(Saved entries)
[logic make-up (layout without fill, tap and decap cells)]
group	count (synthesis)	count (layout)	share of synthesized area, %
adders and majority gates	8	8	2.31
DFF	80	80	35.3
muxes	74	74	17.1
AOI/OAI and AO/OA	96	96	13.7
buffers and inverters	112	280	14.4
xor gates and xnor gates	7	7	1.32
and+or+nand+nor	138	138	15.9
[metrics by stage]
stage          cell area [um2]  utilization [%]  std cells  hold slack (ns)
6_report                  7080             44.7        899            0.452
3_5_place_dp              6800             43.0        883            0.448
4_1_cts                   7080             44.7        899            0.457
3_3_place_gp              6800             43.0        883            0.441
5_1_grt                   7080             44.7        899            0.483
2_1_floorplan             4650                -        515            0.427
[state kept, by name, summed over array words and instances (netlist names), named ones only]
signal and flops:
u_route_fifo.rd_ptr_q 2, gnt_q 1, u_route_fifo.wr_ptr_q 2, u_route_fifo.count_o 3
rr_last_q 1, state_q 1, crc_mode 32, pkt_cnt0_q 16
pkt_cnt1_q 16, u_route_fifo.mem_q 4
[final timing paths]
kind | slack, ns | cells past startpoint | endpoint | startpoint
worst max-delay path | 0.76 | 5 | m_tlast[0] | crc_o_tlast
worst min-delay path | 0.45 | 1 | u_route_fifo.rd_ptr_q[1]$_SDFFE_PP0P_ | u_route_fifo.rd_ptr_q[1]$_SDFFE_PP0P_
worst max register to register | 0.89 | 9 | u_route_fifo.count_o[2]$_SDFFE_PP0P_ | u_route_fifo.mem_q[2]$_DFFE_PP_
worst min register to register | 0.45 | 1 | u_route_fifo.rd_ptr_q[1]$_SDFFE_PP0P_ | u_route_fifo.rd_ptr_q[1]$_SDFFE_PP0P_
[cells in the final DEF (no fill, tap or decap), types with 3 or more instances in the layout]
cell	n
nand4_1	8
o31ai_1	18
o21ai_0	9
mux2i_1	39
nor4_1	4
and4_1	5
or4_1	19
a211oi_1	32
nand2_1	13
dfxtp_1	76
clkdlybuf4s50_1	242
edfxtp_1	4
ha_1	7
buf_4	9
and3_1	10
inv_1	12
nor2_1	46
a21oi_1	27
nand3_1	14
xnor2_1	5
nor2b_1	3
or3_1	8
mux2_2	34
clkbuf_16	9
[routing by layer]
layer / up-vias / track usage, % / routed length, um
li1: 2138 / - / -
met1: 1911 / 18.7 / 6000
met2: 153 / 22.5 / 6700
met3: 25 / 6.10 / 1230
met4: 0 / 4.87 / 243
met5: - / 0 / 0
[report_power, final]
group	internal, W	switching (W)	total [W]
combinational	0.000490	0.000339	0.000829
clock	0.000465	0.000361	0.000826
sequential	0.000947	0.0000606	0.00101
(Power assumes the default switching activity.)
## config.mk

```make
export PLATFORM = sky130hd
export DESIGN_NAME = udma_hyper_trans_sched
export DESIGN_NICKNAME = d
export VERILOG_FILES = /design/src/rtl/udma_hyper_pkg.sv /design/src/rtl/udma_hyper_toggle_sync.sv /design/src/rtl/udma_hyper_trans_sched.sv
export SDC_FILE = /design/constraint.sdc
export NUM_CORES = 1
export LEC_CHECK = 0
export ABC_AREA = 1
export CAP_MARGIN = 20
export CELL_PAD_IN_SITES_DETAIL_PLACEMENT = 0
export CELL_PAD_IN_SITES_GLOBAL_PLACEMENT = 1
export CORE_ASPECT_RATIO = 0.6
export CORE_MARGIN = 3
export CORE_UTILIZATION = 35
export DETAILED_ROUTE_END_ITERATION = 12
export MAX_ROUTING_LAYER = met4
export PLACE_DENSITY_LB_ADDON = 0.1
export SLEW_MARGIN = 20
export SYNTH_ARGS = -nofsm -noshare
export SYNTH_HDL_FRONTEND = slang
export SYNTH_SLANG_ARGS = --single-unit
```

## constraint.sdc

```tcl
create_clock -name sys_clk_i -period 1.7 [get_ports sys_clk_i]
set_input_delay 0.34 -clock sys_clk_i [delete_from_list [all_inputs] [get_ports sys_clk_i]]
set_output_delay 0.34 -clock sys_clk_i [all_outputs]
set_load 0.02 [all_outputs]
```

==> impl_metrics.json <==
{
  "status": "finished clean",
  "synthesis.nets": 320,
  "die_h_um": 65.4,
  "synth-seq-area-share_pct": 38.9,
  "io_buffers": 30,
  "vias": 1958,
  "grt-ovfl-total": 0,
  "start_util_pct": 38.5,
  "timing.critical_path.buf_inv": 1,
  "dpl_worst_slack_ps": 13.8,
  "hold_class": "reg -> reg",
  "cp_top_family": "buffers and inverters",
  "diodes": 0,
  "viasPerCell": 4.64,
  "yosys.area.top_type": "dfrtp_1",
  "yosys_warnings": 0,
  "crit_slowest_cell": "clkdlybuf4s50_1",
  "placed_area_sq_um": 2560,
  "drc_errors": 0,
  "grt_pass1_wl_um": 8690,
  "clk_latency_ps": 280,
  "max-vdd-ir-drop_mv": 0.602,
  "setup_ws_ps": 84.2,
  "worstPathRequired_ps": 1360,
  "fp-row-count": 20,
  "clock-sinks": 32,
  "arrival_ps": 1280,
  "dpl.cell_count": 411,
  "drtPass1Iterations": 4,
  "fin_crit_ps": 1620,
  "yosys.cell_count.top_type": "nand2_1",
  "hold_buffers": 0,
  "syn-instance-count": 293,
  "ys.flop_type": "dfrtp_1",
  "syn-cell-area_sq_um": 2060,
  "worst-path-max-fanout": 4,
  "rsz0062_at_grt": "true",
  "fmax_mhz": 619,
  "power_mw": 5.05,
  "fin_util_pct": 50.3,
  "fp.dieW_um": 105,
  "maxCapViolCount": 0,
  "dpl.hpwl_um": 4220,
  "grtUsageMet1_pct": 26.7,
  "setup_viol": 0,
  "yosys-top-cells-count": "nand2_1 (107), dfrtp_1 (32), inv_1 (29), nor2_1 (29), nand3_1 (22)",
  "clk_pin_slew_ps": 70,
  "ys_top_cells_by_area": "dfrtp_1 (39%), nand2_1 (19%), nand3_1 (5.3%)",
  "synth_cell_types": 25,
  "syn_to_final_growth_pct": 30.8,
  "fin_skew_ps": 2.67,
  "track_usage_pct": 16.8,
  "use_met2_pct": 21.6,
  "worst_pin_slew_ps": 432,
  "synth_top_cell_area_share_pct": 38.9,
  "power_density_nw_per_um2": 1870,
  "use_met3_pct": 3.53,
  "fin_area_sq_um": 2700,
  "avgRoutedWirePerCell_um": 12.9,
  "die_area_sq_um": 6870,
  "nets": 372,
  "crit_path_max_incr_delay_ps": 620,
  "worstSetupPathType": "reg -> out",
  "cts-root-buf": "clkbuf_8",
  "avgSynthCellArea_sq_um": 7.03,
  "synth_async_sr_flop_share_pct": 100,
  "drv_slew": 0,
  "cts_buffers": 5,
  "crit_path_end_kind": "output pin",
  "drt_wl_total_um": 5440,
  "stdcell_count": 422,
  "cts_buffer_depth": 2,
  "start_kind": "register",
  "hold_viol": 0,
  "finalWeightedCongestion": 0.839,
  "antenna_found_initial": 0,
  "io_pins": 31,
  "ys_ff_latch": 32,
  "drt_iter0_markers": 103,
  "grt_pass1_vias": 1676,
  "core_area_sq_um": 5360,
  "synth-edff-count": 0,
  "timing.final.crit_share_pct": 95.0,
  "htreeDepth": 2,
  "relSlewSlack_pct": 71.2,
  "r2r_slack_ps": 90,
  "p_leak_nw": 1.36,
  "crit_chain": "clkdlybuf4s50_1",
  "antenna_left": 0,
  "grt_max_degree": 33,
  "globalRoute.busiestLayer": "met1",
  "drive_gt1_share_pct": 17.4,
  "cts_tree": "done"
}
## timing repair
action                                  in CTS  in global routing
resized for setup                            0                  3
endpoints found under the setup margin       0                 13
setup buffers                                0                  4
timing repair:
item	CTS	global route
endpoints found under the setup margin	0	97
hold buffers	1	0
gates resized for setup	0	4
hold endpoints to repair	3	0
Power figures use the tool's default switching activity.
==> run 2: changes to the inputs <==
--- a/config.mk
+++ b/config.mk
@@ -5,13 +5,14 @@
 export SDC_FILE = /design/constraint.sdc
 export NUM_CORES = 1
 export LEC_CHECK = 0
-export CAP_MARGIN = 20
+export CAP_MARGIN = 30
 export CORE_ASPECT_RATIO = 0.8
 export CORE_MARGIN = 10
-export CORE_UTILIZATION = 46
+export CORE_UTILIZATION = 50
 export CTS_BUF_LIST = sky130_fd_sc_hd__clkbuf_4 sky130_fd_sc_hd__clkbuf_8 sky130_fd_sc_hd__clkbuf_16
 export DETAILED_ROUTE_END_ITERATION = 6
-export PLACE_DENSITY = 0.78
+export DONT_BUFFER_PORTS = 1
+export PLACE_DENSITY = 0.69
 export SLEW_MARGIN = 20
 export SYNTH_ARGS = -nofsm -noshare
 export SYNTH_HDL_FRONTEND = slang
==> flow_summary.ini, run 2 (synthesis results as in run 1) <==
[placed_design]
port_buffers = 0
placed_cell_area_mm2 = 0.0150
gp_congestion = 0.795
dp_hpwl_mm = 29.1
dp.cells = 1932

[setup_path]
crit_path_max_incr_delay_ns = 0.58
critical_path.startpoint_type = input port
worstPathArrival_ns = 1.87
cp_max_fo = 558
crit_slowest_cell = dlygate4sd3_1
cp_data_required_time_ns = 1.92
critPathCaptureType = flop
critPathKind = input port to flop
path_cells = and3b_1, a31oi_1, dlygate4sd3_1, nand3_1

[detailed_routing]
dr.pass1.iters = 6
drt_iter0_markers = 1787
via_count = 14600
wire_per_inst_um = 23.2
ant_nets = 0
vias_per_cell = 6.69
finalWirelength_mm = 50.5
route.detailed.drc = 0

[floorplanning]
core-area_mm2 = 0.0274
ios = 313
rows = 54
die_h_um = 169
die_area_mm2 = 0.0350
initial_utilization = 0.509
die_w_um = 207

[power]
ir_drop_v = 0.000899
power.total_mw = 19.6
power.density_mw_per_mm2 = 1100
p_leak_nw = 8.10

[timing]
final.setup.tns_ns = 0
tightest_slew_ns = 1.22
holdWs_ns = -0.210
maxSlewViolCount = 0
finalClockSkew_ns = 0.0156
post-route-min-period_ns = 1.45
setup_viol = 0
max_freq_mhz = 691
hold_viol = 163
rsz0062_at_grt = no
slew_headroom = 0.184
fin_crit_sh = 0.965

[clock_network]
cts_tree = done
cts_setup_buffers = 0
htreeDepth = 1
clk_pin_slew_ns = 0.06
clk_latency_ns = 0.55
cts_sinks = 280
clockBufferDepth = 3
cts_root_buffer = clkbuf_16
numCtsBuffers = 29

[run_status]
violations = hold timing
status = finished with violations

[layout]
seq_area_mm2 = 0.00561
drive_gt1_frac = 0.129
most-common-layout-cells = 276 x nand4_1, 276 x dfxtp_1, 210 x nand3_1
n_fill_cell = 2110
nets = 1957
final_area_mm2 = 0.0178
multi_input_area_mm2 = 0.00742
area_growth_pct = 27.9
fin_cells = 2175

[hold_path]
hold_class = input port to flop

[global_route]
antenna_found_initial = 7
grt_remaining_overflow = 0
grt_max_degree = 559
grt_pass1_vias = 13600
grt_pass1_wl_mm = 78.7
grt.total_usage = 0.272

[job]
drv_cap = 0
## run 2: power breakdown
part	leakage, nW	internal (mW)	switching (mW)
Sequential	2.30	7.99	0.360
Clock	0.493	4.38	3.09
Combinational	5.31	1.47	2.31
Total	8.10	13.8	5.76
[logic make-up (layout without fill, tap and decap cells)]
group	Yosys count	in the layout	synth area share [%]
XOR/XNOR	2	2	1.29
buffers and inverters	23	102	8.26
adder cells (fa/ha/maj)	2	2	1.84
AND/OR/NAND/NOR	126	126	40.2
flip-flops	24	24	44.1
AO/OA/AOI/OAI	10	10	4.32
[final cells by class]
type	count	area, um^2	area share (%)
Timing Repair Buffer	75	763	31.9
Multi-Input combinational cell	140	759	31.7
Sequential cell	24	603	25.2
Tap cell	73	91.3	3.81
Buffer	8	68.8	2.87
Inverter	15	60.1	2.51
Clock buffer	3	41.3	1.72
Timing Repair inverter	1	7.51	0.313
### src/rtl/dunit_host_ctrl_if.sv
// Handshake bundle between the debug-unit host controller, the UART cores and
// the pipeline's dunit_* debug port.
interface dunit_host_ctrl_if #(
  parameter int NB_REG  = 32,
  parameter int NB_BYTE = 8
);
  logic [NB_BYTE-1:0] i_rx_data;
  logic               i_rx_valid;
  logic [NB_BYTE-1:0] o_tx_data;
  logic               o_tx_start;
  logic               i_tx_done;
  logic               i_halt;
  logic [NB_REG-1:0]  i_dunit_reg;
  logic [NB_REG-1:0]  i_dunit_mem_data;
  logic               o_dunit_clk_en;
  logic               o_dunit_reset_pc;
  logic               o_dunit_w_mem;
  logic [NB_REG-1:0]  o_dunit_addr;
  logic [NB_REG-1:0]  o_dunit_data_if;

  modport master (
    input  i_rx_data, i_rx_valid, i_tx_done, i_halt, i_dunit_reg, i_dunit_mem_data,
    output o_tx_data, o_tx_start, o_dunit_clk_en, o_dunit_reset_pc, o_dunit_w_mem,
           o_dunit_addr, o_dunit_data_if
  );

  modport slave (
    output i_rx_data, i_rx_valid, i_tx_done, i_halt, i_dunit_reg, i_dunit_mem_data,
    input  o_tx_data, o_tx_start, o_dunit_clk_en, o_dunit_reset_pc, o_dunit_w_mem,
           o_dunit_addr, o_dunit_data_if
  );
endinterface

### src/rtl/dunit_host_ctrl.sv
// Debug-unit host controller: decodes single-byte UART commands and drives the
// pipeline debug port (load imem, PC reset, step, run, register/dmem dump).
module dunit_host_ctrl #(
  parameter int NB_REG    = 32,
  parameter int NB_BYTE   = 8,
  parameter int MEM_WORDS = 16,
  parameter int MAX_RUN   = 1024,
  parameter int NB_CNT    = 16
) (
  input  logic            i_clk,
  input  logic            i_reset,
  dunit_host_ctrl_if.master bus
);

  localparam logic [NB_BYTE-1:0] CMD_LOAD  = 8'h4C;
  localparam logic [NB_BYTE-1:0] CMD_PC    = 8'h50;
  localparam logic [NB_BYTE-1:0] CMD_STEP  = 8'h53;
  localparam logic [NB_BYTE-1:0] CMD_RUN   = 8'h52;
  localparam logic [NB_BYTE-1:0] CMD_DUMP  = 8'h44;
  localparam logic [NB_BYTE-1:0] ACK_OK    = 8'h4B;
  localparam logic [NB_BYTE-1:0] ACK_TO    = 8'h54;
  localparam logic [NB_BYTE-1:0] ACK_UNK   = 8'h3F;
  localparam logic [NB_BYTE-1:0] ZERO_BYTE = 8'h00;
  localparam logic [NB_CNT-1:0]  CNT_ONE   = NB_CNT'(32'd1);
  localparam logic [NB_CNT-1:0]  RUN_LAST  = NB_CNT'(MAX_RUN - 32'd1);
  localparam logic [NB_CNT-1:0]  MEM_LAST  = NB_CNT'(MEM_WORDS - 32'd1);
  localparam logic [NB_CNT-1:0]  REG_LAST  = NB_CNT'(32'd31);

  typedef enum logic [3:0] {
    ST_IDLE       = 4'd0,
    ST_LOAD_CNT   = 4'd1,
    ST_LOAD_BYTE  = 4'd2,
    ST_LOAD_WRITE = 4'd3,
    ST_PC_RST     = 4'd4,
    ST_STEP       = 4'd5,
    ST_RUN        = 4'd6,
    ST_DUMP_WAIT  = 4'd7,
    ST_DUMP_LATCH = 4'd8,
    ST_DUMP_SEND  = 4'd9,
    ST_DUMP_TXW   = 4'd10,
    ST_ACK_SEND   = 4'd11,
    ST_ACK_WAIT   = 4'd12
  } state_t;

  state_t             state_r, state_nxt;
  logic [NB_BYTE-1:0] tx_data_r, tx_data_nxt;
  logic               tx_start_r, tx_start_nxt;
  logic               clk_en_r, clk_en_nxt;
  logic               reset_pc_r, reset_pc_nxt;
  logic               w_mem_r, w_mem_nxt;
  logic [NB_REG-1:0]  addr_r, addr_nxt;
  logic [NB_REG-1:0]  data_if_r, data_if_nxt;
  logic [NB_BYTE-1:0] load_n_r, load_n_nxt;
  logic [NB_CNT-1:0]  idx_r, idx_nxt;
  logic [1:0]         byte_idx_r, byte_idx_nxt;
  logic [NB_REG-1:0]  word_r, word_nxt;
  logic [NB_CNT-1:0]  run_cnt_r, run_cnt_nxt;
  logic               dump_mem_r, dump_mem_nxt;
  logic [NB_BYTE-1:0] ack_r, ack_nxt;
  logic [NB_REG-1:0]  word_in_s;

  // Byte address of a 32-bit word index.
  function automatic logic [NB_REG-1:0] word_addr(input logic [NB_CNT-1:0] idx);
    word_addr = NB_REG'({idx, 2'b00});
  endfunction

  // Incoming byte shifted into the low end of the assembly word (MSB-first).
  assign word_in_s = {word_r[NB_REG-NB_BYTE-1:0], bus.i_rx_data};

  // Next-state and next-output decode; counters/shift register share word_r/idx_r.
  always_comb begin
    state_nxt    = state_r;
    tx_data_nxt  = tx_data_r;
    tx_start_nxt = 1'b0;
    clk_en_nxt   = 1'b0;
    reset_pc_nxt = 1'b0;
    w_mem_nxt    = 1'b0;
    addr_nxt     = addr_r;
    data_if_nxt  = data_if_r;
    load_n_nxt   = load_n_r;
    idx_nxt      = idx_r;
    byte_idx_nxt = byte_idx_r;
    word_nxt     = word_r;
    run_cnt_nxt  = run_cnt_r;
    dump_mem_nxt = dump_mem_r;
    ack_nxt      = ack_r;
    case (state_r)
      ST_IDLE: begin
        if (bus.i_rx_valid) begin
          case (bus.i_rx_data)
            CMD_LOAD: begin
              state_nxt    = ST_LOAD_CNT;
              reset_pc_nxt = 1'b1;
            end
            CMD_PC: begin
              state_nxt    = ST_PC_RST;
              reset_pc_nxt = 1'b1;
            end
            CMD_STEP: begin
              state_nxt  = ST_STEP;
              clk_en_nxt = 1'b1;
            end
            CMD_RUN: begin
              state_nxt   = ST_RUN;
              clk_en_nxt  = 1'b1;
              run_cnt_nxt = '0;
            end
            CMD_DUMP: begin
              state_nxt    = ST_DUMP_WAIT;
              idx_nxt      = '0;
              dump_mem_nxt = 1'b0;
              addr_nxt     = '0;
            end
            default: begin
              state_nxt = ST_ACK_SEND;
              ack_nxt   = ACK_UNK;
            end
          endcase
        end else begin
          state_nxt = ST_IDLE;
        end
      end
      ST_LOAD_CNT: begin
        reset_pc_nxt = 1'b1;
        if (bus.i_rx_valid) begin
          if (bus.i_rx_data == ZERO_BYTE) begin
            state_nxt    = ST_ACK_SEND;
            ack_nxt      = ACK_OK;
            reset_pc_nxt = 1'b0;
          end else begin
            state_nxt    = ST_LOAD_BYTE;
            load_n_nxt   = bus.i_rx_data;
            idx_nxt      = '0;
            byte_idx_nxt = 2'd0;
          end
        end else begin
          state_nxt = ST_LOAD_CNT;
        end
      end
      ST_LOAD_BYTE: begin
        reset_pc_nxt = 1'b1;
        if (bus.i_rx_valid) begin
          word_nxt = word_in_s;
          if (byte_idx_r == 2'd3) begin
            state_nxt    = ST_LOAD_WRITE;
            w_mem_nxt    = 1'b1;
            addr_nxt     = word_addr(idx_r);
            data_if_nxt  = word_in_s;
            byte_idx_nxt = 2'd0;
          end else begin
            byte_idx_nxt = byte_idx_r + 2'd1;
          end
        end else begin
          state_nxt = ST_LOAD_BYTE;
        end
      end
      ST_LOAD_WRITE: begin
        idx_nxt = idx_r + CNT_ONE;
        if ((idx_r + CNT_ONE) == NB_CNT'(load_n_r)) begin
          state_nxt = ST_ACK_SEND;
          ack_nxt   = ACK_OK;
        end else begin
          state_nxt    = ST_LOAD_BYTE;
          reset_pc_nxt = 1'b1;
        end
      end
      ST_PC_RST: begin
        state_nxt = ST_ACK_SEND;
        ack_nxt   = ACK_OK;
      end
      ST_STEP: begin
        state_nxt = ST_ACK_SEND;
        ack_nxt   = ACK_OK;
      end
      ST_RUN: begin
        // Halt is checked first so it wins over a coincident timeout.
        if (bus.i_halt) begin
          state_nxt = ST_ACK_SEND;
          ack_nxt   = ACK_OK;
        end else if (run_cnt_r == RUN_LAST) begin
          state_nxt = ST_ACK_SEND;
          ack_nxt   = ACK_TO;
        end else begin
          clk_en_nxt  = 1'b1;
          run_cnt_nxt = run_cnt_r + CNT_ONE;
        end
      end
      ST_DUMP_WAIT: begin
        state_nxt = ST_DUMP_LATCH;
      end
      ST_DUMP_LATCH: begin
        state_nxt    = ST_DUMP_SEND;
        byte_idx_nxt = 2'd0;
        if (dump_mem_r) begin
          word_nxt = bus.i_dunit_mem_data;
        end else begin
          word_nxt = bus.i_dunit_reg;
        end
      end
      ST_DUMP_SEND: begin
        state_nxt    = ST_DUMP_TXW;
        tx_data_nxt  = word_r[NB_REG-1 -: NB_BYTE];
        tx_start_nxt = 1'b1;
      end
      ST_DUMP_TXW: begin
        if (bus.i_tx_done) begin
          word_nxt = word_r << NB_BYTE;
          if (byte_idx_r == 2'd3) begin
            if (dump_mem_r && (idx_r == MEM_LAST)) begin
              state_nxt = ST_ACK_SEND;
              ack_nxt   = ACK_OK;
            end else if (!dump_mem_r && (idx_r == REG_LAST)) begin
              state_nxt    = ST_DUMP_WAIT;
              dump_mem_nxt = 1'b1;
              idx_nxt      = '0;
              addr_nxt     = '0;
            end else begin
              state_nxt = ST_DUMP_WAIT;
              idx_nxt   = idx_r + CNT_ONE;
              if (dump_mem_r) begin
                addr_nxt = word_addr(idx_r + CNT_ONE);
              end else begin
                addr_nxt = NB_REG'(idx_r + CNT_ONE);
              end
            end
          end else begin
            state_nxt    = ST_DUMP_SEND;
            byte_idx_nxt = byte_idx_r + 2'd1;
          end
        end else begin
          state_nxt = ST_DUMP_TXW;
        end
      end
      ST_ACK_SEND: begin
        state_nxt    = ST_ACK_WAIT;
        tx_data_nxt  = ack_r;
        tx_start_nxt = 1'b1;
      end
      ST_ACK_WAIT: begin
        if (bus.i_tx_done) begin
          state_nxt = ST_IDLE;
        end else begin
          state_nxt = ST_ACK_WAIT;
        end
      end
      default: begin
        state_nxt = ST_IDLE;
      end
    endcase
  end

  // State, counters and registered outputs; synchronous active-low reset.
  always_ff @(posedge i_clk) begin
    if (!i_reset) begin
      state_r    <= ST_IDLE;
      tx_data_r  <= '0;
      tx_start_r <= 1'b0;
      clk_en_r   <= 1'b0;
      reset_pc_r <= 1'b0;
      w_mem_r    <= 1'b0;
      addr_r     <= '0;
      data_if_r  <= '0;
      load_n_r   <= '0;
      idx_r      <= '0;
      byte_idx_r <= 2'd0;
      word_r     <= '0;
      run_cnt_r  <= '0;
      dump_mem_r <= 1'b0;
      ack_r      <= '0;
    end else begin
      state_r    <= state_nxt;
      tx_data_r  <= tx_data_nxt;
      tx_start_r <= tx_start_nxt;
      clk_en_r   <= clk_en_nxt;
      reset_pc_r <= reset_pc_nxt;
      w_mem_r    <= w_mem_nxt;
      addr_r     <= addr_nxt;
      data_if_r  <= data_if_nxt;
      load_n_r   <= load_n_nxt;
      idx_r      <= idx_nxt;
      byte_idx_r <= byte_idx_nxt;
      word_r     <= word_nxt;
      run_cnt_r  <= run_cnt_nxt;
      dump_mem_r <= dump_mem_nxt;
      ack_r      <= ack_nxt;
    end
  end

  assign bus.o_tx_data        = tx_data_r;
  assign bus.o_tx_start       = tx_start_r;
  // Halt must stop the pipeline in the very cycle it is seen, hence the gate.
  assign bus.o_dunit_clk_en   = clk_en_r && !((state_r == ST_RUN) && bus.i_halt);
  assign bus.o_dunit_reset_pc = reset_pc_r;
  assign bus.o_dunit_w_mem    = w_mem_r;
  assign bus.o_dunit_addr     = addr_r;
  assign bus.o_dunit_data_if  = data_if_r;

endmodule
### src/rtl/result_image_writer_pkg.sv
// Shared image geometry, widths and FSM encoding for the result image writer.
package result_image_writer_pkg;

    localparam int IMG_W        = 100;
    localparam int IMG_H        = 100;
    localparam int PIX_W        = 8;
    localparam int ADDR_W       = 14;
    localparam int BCNT_W       = 10;
    localparam int INTERIOR_PIX = (IMG_W - 2) * (IMG_H - 2);
    localparam int BORDER_PIX   = 2 * IMG_W + 2 * (IMG_H - 2);

    localparam logic [0:0] ST_ACTIVE = 1'b0;
    localparam logic [0:0] ST_DONE   = 1'b1;

    // Compile-time address constants only; the datapath never multiplies.
    function automatic logic [ADDR_W-1:0] pix_addr(input int row, input int col);
        return ADDR_W'(row * IMG_W + col);
    endfunction

endpackage

### src/rtl/result_image_writer_if.sv
// Pixel input stream, BRAM write port and status flags of the result image writer.
interface result_image_writer_if;
    import result_image_writer_pkg::*;

    logic              start;
    logic              in_valid;
    logic [PIX_W-1:0]  in_pixel;
    logic              wr_en;
    logic [ADDR_W-1:0] wr_addr;
    logic [PIX_W-1:0]  wr_data;
    logic [ADDR_W-1:0] pixel_count;
    logic              frame_done;
    logic              overflow_err;

    modport master (
        output start, in_valid, in_pixel,
        input  wr_en, wr_addr, wr_data, pixel_count, frame_done, overflow_err
    );

    modport slave (
        input  start, in_valid, in_pixel,
        output wr_en, wr_addr, wr_data, pixel_count, frame_done, overflow_err
    );

endinterface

**Requirement**.
Your reply should be one number, the count of lines in the data that include the word "constraint".

**Solution for this exercise**.
3